-- Problem --
Output range, inclusive: from the line containing "Yosys | routed |" to the line containing "nor2_2 | 6 | 6 |". Restate those lines from the data below word for word and only those.

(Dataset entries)
--------------------------------------------------

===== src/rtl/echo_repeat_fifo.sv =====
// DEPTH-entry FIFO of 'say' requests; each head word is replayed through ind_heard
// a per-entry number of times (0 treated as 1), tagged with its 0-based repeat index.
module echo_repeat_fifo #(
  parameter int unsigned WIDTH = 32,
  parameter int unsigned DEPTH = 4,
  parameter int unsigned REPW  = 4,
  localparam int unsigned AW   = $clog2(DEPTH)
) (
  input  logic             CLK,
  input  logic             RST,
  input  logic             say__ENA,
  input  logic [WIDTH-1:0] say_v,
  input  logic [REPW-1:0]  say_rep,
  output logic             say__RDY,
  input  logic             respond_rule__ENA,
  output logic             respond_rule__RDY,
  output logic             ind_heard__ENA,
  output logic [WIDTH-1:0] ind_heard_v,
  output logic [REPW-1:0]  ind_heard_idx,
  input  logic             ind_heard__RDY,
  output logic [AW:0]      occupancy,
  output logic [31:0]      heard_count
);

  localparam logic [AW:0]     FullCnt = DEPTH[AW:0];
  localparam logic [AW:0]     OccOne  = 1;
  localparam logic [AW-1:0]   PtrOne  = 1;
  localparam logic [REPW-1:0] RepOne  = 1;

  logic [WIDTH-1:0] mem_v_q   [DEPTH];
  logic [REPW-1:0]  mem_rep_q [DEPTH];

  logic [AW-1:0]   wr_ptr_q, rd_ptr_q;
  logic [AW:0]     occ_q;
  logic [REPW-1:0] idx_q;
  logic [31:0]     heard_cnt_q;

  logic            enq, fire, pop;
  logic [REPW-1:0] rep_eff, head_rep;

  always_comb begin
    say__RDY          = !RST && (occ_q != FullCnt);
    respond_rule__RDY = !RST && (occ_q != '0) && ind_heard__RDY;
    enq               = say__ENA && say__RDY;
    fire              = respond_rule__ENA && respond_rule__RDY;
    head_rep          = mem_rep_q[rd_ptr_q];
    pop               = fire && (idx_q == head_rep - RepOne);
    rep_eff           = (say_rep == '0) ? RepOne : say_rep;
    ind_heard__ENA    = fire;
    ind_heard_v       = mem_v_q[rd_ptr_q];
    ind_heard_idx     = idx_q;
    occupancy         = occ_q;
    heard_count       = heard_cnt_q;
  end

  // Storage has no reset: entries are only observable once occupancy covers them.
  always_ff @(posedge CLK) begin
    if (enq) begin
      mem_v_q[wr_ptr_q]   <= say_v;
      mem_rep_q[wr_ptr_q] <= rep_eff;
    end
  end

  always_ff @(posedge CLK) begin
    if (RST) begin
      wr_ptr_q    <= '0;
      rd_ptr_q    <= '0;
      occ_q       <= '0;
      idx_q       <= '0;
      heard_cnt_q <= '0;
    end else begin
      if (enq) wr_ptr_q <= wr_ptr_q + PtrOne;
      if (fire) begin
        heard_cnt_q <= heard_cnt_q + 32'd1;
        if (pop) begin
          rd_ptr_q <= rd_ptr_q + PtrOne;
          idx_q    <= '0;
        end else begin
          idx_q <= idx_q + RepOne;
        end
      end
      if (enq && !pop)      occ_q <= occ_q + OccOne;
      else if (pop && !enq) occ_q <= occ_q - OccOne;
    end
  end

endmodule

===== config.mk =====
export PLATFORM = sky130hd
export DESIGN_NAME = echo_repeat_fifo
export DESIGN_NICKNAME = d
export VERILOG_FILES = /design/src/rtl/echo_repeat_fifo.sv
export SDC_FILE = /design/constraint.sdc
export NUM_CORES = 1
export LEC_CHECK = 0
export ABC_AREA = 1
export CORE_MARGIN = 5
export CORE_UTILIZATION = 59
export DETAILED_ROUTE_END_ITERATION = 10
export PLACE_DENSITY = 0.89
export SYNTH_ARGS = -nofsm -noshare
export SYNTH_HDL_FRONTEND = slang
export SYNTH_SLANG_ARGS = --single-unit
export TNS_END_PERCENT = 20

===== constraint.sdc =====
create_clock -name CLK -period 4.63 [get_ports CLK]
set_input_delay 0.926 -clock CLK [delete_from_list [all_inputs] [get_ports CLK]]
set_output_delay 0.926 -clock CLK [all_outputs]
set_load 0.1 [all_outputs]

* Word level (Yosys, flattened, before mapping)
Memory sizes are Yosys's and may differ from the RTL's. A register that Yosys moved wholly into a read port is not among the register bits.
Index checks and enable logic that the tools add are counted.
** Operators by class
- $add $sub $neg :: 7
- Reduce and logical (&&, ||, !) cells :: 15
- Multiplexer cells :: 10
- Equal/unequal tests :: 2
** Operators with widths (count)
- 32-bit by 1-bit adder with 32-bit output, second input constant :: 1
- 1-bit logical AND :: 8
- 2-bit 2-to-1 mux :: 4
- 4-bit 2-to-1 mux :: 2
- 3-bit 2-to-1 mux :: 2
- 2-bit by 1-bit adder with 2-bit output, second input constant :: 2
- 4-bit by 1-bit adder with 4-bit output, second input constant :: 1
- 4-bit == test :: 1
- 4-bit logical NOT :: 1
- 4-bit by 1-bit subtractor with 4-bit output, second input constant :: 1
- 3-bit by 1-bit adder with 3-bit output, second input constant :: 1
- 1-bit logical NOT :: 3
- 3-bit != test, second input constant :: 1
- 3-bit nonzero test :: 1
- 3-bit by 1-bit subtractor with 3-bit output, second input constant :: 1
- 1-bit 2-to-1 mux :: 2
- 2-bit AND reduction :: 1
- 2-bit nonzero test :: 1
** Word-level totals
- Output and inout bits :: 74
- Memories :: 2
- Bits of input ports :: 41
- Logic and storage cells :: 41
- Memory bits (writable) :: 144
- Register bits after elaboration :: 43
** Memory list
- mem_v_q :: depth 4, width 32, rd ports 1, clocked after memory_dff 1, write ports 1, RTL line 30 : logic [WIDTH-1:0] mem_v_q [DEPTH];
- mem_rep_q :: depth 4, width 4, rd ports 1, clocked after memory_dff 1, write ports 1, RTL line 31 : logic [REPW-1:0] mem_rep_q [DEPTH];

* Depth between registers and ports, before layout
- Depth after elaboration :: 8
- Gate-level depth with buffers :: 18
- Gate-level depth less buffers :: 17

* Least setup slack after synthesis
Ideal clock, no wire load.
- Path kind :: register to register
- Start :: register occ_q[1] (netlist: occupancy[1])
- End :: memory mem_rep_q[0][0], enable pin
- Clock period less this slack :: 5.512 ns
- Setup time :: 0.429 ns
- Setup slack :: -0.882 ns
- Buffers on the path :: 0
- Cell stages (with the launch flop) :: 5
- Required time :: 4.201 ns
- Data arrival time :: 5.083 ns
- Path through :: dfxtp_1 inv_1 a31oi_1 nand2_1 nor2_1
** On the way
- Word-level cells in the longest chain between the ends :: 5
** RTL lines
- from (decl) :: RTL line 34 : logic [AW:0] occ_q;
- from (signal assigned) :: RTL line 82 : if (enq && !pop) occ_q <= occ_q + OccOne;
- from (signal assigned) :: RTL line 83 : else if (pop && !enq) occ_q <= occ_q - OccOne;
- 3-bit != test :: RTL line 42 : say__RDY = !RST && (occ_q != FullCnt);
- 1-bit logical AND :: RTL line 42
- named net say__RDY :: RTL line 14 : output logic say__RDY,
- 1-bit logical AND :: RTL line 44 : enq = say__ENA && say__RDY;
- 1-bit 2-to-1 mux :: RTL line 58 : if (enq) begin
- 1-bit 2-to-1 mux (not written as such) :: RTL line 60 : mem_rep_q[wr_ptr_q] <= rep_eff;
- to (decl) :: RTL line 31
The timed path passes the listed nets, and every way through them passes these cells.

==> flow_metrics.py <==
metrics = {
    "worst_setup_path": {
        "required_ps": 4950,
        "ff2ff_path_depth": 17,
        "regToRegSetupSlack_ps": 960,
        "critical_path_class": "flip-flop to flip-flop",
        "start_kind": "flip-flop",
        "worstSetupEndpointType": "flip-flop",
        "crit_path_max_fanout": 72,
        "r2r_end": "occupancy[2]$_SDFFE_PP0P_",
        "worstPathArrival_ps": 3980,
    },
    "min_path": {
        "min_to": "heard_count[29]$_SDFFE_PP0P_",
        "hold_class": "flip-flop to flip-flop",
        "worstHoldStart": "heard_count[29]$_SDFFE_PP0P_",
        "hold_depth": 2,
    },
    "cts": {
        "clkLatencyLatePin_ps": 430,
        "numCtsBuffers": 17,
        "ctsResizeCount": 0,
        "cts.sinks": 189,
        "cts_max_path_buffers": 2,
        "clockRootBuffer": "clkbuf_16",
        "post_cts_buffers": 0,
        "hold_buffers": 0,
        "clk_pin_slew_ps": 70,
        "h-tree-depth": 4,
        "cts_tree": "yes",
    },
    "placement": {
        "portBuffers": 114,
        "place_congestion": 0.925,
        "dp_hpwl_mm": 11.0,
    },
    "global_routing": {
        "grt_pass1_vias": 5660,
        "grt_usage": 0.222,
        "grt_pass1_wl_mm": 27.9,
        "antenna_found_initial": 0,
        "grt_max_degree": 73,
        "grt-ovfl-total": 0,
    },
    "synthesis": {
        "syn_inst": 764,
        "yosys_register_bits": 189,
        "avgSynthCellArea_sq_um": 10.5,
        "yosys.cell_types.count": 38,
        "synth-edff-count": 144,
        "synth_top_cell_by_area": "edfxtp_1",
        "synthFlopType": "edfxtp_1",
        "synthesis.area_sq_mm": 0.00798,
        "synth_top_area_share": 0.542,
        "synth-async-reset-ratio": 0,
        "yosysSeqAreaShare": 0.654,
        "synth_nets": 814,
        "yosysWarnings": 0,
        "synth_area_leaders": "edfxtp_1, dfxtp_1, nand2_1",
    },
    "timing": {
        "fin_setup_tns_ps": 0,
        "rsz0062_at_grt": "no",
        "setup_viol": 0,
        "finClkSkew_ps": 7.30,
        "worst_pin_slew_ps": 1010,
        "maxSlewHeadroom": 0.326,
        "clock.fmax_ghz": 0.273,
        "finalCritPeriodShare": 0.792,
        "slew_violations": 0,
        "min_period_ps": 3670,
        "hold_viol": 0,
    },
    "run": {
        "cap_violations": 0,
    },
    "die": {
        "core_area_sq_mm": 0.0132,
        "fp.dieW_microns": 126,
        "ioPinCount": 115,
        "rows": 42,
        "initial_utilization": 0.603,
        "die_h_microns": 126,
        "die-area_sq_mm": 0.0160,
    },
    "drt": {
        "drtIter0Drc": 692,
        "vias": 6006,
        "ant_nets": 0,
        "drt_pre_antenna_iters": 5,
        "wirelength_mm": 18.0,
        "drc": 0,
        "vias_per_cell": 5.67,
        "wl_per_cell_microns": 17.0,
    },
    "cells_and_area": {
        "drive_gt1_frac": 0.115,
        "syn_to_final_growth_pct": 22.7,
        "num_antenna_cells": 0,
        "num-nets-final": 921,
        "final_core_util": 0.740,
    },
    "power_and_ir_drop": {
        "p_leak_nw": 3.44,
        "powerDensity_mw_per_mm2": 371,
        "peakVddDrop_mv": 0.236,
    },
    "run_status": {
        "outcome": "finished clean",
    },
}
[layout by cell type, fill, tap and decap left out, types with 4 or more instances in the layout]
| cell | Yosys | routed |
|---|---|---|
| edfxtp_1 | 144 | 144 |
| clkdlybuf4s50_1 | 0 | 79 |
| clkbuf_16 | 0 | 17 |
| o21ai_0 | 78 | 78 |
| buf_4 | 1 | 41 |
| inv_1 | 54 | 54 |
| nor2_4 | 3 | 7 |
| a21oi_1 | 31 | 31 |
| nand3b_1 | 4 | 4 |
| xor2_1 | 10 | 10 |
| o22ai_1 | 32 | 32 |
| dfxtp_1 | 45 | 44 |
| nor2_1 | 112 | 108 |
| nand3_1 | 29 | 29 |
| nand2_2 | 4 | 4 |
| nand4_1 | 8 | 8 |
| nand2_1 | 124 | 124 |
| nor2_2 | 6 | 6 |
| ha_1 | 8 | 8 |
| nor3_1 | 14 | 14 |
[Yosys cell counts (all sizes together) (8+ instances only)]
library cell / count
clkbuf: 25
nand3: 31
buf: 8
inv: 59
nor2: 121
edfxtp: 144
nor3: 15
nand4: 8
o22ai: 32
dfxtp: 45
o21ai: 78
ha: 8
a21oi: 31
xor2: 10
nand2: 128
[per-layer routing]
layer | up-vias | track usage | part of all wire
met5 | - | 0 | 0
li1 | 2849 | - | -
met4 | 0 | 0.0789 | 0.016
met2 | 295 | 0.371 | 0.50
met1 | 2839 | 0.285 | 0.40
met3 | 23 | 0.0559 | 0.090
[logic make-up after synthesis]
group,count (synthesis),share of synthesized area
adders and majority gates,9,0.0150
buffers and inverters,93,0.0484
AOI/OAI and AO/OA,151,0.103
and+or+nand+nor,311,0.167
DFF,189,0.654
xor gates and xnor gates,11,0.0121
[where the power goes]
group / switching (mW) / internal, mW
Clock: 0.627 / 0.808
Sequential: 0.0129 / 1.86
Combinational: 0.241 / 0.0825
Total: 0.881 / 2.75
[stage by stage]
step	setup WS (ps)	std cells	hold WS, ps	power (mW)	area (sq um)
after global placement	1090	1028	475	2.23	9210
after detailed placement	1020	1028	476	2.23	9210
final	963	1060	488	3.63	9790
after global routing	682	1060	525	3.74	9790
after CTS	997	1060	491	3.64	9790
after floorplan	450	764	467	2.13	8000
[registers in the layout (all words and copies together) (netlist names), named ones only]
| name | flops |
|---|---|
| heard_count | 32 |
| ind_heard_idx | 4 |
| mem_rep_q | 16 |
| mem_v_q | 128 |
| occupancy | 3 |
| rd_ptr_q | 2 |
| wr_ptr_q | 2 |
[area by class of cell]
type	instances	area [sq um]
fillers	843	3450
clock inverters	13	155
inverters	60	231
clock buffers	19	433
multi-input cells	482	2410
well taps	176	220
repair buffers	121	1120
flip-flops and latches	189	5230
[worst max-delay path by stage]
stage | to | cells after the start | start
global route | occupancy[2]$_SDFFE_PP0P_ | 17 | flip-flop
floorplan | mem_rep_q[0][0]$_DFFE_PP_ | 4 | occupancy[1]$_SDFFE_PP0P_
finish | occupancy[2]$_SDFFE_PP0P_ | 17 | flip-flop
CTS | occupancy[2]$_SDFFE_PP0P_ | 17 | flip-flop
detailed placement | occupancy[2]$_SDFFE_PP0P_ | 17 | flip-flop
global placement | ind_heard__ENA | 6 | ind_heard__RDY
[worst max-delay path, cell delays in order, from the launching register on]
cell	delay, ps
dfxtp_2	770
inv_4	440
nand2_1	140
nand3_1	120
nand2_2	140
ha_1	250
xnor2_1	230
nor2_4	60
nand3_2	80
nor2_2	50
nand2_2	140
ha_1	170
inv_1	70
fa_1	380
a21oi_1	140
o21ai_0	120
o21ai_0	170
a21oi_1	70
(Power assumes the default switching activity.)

--------------------------------------------------

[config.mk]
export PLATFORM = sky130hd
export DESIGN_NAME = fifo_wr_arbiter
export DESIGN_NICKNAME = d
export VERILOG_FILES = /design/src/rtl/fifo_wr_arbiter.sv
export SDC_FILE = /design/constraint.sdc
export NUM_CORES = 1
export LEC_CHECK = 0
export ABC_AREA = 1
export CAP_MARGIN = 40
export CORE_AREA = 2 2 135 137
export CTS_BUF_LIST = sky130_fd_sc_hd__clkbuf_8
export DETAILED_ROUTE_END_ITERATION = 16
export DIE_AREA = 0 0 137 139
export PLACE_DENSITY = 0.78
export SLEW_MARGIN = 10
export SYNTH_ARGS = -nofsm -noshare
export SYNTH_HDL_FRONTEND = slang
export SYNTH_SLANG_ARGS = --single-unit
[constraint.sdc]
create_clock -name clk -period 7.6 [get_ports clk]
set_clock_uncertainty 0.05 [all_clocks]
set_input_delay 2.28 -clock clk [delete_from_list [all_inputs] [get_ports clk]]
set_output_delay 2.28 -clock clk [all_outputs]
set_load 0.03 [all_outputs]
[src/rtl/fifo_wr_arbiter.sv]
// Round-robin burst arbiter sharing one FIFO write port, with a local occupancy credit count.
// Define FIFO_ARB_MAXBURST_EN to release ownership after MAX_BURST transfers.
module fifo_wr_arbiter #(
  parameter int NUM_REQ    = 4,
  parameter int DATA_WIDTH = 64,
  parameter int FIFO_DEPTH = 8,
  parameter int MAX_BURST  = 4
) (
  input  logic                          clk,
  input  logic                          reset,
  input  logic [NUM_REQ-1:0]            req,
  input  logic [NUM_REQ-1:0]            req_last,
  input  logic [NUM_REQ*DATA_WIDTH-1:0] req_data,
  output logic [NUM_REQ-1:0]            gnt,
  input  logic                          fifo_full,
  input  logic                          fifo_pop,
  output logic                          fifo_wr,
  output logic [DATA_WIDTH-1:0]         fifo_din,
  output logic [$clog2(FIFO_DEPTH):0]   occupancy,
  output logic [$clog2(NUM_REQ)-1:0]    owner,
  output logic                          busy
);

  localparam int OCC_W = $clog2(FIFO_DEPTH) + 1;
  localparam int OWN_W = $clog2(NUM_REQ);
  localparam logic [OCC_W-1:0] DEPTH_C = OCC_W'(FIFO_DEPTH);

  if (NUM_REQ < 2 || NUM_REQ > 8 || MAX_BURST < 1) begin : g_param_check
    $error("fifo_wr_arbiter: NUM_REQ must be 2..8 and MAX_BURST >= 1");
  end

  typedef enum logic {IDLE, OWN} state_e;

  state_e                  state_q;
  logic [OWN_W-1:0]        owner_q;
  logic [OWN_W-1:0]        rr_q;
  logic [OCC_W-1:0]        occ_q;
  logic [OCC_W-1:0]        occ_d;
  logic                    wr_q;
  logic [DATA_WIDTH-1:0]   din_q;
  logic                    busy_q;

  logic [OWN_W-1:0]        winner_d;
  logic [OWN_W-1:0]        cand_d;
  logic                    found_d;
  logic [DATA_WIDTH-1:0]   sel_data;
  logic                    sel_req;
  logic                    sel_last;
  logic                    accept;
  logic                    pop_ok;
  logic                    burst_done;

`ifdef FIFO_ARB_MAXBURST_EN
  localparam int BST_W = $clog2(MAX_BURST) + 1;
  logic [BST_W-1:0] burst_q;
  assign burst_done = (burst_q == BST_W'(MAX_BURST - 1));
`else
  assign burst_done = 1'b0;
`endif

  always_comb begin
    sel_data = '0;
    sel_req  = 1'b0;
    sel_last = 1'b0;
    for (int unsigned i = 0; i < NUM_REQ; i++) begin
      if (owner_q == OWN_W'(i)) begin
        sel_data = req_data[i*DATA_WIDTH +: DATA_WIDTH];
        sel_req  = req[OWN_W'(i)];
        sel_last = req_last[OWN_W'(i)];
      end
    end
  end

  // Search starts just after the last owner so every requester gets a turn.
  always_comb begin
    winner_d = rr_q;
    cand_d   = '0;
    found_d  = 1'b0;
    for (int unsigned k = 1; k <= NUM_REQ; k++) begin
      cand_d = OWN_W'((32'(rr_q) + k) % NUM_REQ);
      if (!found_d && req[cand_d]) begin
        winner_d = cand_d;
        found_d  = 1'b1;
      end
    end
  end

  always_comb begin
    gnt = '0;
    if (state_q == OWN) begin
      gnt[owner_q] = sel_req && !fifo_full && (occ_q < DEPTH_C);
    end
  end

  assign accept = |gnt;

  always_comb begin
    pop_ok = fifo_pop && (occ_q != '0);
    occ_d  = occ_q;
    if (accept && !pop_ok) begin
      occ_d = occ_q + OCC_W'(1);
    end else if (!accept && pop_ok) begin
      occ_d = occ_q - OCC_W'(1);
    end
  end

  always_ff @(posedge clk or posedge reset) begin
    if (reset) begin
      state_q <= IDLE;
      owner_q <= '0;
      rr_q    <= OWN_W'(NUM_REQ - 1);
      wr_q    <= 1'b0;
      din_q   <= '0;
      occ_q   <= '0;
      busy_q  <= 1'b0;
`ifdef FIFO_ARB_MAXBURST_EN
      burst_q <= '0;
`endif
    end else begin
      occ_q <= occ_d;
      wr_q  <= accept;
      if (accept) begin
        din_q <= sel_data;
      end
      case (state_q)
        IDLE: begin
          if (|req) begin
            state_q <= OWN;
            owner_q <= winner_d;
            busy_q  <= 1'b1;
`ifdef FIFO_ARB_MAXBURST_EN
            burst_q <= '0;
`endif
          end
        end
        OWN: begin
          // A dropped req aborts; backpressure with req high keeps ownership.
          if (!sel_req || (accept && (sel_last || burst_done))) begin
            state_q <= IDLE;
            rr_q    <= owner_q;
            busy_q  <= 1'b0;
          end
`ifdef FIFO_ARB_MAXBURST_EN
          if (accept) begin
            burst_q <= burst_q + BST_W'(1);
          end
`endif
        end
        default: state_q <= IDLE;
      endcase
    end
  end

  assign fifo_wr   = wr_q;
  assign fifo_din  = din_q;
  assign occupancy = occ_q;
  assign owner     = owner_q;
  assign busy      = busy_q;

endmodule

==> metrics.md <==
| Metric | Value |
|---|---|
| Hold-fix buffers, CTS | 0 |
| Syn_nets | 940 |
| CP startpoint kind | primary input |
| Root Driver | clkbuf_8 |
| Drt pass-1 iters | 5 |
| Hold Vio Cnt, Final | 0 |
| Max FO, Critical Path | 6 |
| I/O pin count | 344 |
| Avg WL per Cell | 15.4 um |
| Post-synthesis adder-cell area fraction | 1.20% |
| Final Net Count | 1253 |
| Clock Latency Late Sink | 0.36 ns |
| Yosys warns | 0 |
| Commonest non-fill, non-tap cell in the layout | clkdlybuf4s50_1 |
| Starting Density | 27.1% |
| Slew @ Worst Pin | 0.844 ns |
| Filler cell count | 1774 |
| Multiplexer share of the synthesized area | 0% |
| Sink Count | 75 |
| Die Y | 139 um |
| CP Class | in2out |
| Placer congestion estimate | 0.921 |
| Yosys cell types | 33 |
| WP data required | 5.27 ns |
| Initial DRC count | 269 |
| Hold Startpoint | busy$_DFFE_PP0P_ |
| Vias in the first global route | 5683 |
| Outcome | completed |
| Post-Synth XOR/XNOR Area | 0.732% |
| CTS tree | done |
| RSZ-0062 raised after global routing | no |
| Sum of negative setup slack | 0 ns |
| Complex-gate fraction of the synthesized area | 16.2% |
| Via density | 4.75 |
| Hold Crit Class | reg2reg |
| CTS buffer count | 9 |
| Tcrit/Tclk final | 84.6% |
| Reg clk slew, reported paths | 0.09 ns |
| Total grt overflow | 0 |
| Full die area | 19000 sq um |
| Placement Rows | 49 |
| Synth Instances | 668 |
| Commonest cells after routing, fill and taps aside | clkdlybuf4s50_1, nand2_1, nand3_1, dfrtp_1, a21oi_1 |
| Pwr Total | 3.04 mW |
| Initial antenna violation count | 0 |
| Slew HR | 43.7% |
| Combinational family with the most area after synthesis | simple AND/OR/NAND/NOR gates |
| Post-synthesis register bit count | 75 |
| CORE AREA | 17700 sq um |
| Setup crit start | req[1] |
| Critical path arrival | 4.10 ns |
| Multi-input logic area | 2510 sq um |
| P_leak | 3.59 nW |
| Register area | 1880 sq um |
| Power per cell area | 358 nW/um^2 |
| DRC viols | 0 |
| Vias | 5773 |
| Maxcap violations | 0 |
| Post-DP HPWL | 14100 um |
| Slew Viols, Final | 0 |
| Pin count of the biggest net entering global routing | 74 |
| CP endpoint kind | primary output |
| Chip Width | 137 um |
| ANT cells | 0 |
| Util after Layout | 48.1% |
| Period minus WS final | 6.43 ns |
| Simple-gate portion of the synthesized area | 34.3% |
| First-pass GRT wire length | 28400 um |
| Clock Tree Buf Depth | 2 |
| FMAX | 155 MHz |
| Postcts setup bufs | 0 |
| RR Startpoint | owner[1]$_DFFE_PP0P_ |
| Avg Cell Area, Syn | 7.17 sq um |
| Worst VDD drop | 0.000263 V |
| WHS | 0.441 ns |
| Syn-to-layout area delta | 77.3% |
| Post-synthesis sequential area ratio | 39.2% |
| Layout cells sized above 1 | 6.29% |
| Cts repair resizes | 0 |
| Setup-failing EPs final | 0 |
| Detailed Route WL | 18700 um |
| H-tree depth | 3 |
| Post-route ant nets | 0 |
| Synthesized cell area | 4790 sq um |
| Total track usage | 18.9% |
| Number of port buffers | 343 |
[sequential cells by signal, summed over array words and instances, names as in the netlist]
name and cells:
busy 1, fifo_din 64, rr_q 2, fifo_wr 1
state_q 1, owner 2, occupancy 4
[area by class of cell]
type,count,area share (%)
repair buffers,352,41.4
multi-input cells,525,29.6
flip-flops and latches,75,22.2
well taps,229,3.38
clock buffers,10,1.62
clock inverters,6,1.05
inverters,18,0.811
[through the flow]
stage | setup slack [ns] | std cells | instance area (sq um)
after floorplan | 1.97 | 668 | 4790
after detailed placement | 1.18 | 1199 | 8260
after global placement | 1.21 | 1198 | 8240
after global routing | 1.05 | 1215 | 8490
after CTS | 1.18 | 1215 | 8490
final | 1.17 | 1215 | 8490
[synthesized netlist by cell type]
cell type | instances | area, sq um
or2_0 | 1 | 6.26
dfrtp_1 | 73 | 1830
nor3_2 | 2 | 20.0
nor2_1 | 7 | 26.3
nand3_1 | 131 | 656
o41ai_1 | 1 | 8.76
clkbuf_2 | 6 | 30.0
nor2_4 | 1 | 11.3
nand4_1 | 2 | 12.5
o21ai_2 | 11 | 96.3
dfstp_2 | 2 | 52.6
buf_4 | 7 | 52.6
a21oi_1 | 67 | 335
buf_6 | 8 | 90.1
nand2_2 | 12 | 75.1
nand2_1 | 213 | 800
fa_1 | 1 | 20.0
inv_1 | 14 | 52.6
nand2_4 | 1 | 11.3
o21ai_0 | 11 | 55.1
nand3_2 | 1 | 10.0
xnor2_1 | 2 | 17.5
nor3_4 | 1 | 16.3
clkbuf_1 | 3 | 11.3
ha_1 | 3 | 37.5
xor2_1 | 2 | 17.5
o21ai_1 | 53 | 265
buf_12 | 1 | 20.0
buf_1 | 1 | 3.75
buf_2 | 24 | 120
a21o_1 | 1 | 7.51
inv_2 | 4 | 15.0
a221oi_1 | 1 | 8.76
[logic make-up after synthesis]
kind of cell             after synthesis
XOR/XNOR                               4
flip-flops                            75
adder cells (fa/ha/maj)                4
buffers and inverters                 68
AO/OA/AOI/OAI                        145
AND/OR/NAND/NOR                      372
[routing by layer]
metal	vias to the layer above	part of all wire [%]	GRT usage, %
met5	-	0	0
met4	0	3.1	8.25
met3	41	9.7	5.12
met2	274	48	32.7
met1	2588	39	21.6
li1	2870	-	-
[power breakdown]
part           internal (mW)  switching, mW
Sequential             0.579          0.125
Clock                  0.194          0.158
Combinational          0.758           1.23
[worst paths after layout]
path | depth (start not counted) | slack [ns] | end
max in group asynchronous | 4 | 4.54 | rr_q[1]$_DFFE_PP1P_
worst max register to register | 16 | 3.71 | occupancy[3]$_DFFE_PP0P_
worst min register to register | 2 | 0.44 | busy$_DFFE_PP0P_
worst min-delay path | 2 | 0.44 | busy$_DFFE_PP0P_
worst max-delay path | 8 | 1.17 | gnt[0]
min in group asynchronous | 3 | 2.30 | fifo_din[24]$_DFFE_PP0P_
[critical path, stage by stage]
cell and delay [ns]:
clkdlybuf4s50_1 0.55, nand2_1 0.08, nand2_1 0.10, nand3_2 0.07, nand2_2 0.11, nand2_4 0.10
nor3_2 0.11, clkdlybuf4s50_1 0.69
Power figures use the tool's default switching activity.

--------------------------------------------------

-- Exercise response --
| cell | Yosys | routed |
|---|---|---|
| edfxtp_1 | 144 | 144 |
| clkdlybuf4s50_1 | 0 | 79 |
| clkbuf_16 | 0 | 17 |
| o21ai_0 | 78 | 78 |
| buf_4 | 1 | 41 |
| inv_1 | 54 | 54 |
| nor2_4 | 3 | 7 |
| a21oi_1 | 31 | 31 |
| nand3b_1 | 4 | 4 |
| xor2_1 | 10 | 10 |
| o22ai_1 | 32 | 32 |
| dfxtp_1 | 45 | 44 |
| nor2_1 | 112 | 108 |
| nand3_1 | 29 | 29 |
| nand2_2 | 4 | 4 |
| nand4_1 | 8 | 8 |
| nand2_1 | 124 | 124 |
| nor2_2 | 6 | 6 |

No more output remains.